Lal’s relative contested the police version, saying Lal was “absolutely healthy” with “no sign of any ailment.”

“I cannot believe that he died of heart failure – he was very young,” he said. “His shoes were lying near his body, and a piece of cloth was kept on his hands. It seemed that the cloth was used to tie his hands.”

The relative asked why police did not inform the family of their autopsy report’s indication of cardiac arrest.

“We would have taken the body to a private hospital for confirmation,” he said.

The death was reported to Salamgarh police at 10 p.m. on Aug. 17 under Section 174 of the Criminal Procedure Code for “death under suspicious circumstances.” The autopsy was performed on Aug. 18, after which the body was handed over to the family for cremation.

Police Superintendent Tak acknowledged that Lal’s father, an elder in the village church, had been arrested in July 2008 on charges of desecrating an idol of a Hindu deity in the village. He was released after police failed to find evidence against him.

“He [Lal’s father] was falsely accused by those who did not like his missionary work,” the deceased’s relative said. “It was a plot to oppose his work.”

Christian persecution is not new to Rajasthan state, where Christian conversion is a sensitive issue.

The Rajasthan government passed an anti-conversion law in the state assembly in April 2006, when the Hindu nationalist Bharatiya Janata Party (BJP) was in power. The bill is still awaiting the governor’s assent.

The BJP led the government of Rajasthan from March 1990 to November 1998, and again from December 2003 to December 2008, when the Left-of-Center Congress Party won the election.

The incidence of Christian persecution is said to have decreased since the BJP’s defeat in the 2008 state election, with the exception of sporadic incidents.

About 30 suspected Hindu extremists assaulted two Christian workers from Gospel for Asia and chased them into the jungle near Rajasthan’s Banswara city on Sept. 4, 2009. (See “Recent Incidents of Persecution,” Sept. 29, 2009.)

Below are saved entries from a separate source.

--- src/rtl/clkgen_pkg.sv ---
package clkgen_pkg;

  typedef enum logic [1:0] {
    SEL_R256 = 2'b00,
    SEL_R512 = 2'b01,
    SEL_R384 = 2'b10,
    SEL_BAD  = 2'b11
  } ratio_sel_e;

  typedef struct packed {
    logic       pdn;
    logic       dbl;
    logic [1:0] sel;
  } clk_cfg_t;

  localparam int RATIO_LO  = 256;
  localparam int RATIO_MID = 384;
  localparam int RATIO_HI  = 512;

  // Reset value: looks like power-down so the first real setting restarts
  localparam clk_cfg_t CFG_RST = '{pdn: 1'b1, dbl: 1'b0, sel: 2'b00};

endpackage

--- src/rtl/clkgen_ratio_dec.sv ---
module clkgen_ratio_dec
  import clkgen_pkg::*;
#(
  parameter int BCLK_PER_FS = 64,
  parameter int CNT_W       = 3
) (
  input  logic [1:0]       sel_i,
  input  logic             dbl_i,
  output logic             legal_o,
  output logic [CNT_W-1:0] half_o
);

  localparam int HALF_LO  = RATIO_LO  / BCLK_PER_FS / 2;
  localparam int HALF_MID = RATIO_MID / BCLK_PER_FS / 2;
  localparam int HALF_HI  = RATIO_HI  / BCLK_PER_FS / 2;

  ratio_sel_e code;
  assign code = ratio_sel_e'(sel_i);

  always_comb begin
    legal_o = 1'b0;
    half_o  = '0;
    unique case (code)
      SEL_R256: begin legal_o = 1'b1;   half_o = CNT_W'(HALF_LO);  end
      SEL_R512: begin legal_o = !dbl_i; half_o = CNT_W'(HALF_HI);  end
      SEL_R384: begin legal_o = !dbl_i; half_o = CNT_W'(HALF_MID); end
      SEL_BAD:  begin legal_o = 1'b0;   half_o = '0;               end
      default:  begin legal_o = 1'b0;   half_o = '0;               end
    endcase
  end

  always_comb begin
    if (legal_o) assert (half_o != '0) else $error("p_half_nonzero_r1");
  end

endmodule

On March 21, 2009, Hindu nationalists from the Vishwa Hindu Parishad (VHP or World Hindu Council) attacked Bible students and staff members of the Believers Church and demanded 10,000 rupees (US$193) from them in Udaipur city. (See “Recent Incidents of Persecution,” March 31, 2009.)

On April 29, 2007, at least 14 Hindu extremists in Jaipur, Rajasthan attacked Pastor Walter Masih with sticks and rods as television cameras recorded the scene, leaving him bleeding profusely. The then-Hindu nationalist government in the state declined to prosecute the more serious charges against the assailants.

BJP leaders harassed leaders of the Emmanuel Mission International (EMI), based in Kota city, in 2006, leading to the arrest of the Christians and the freezing of EMI bank accounts.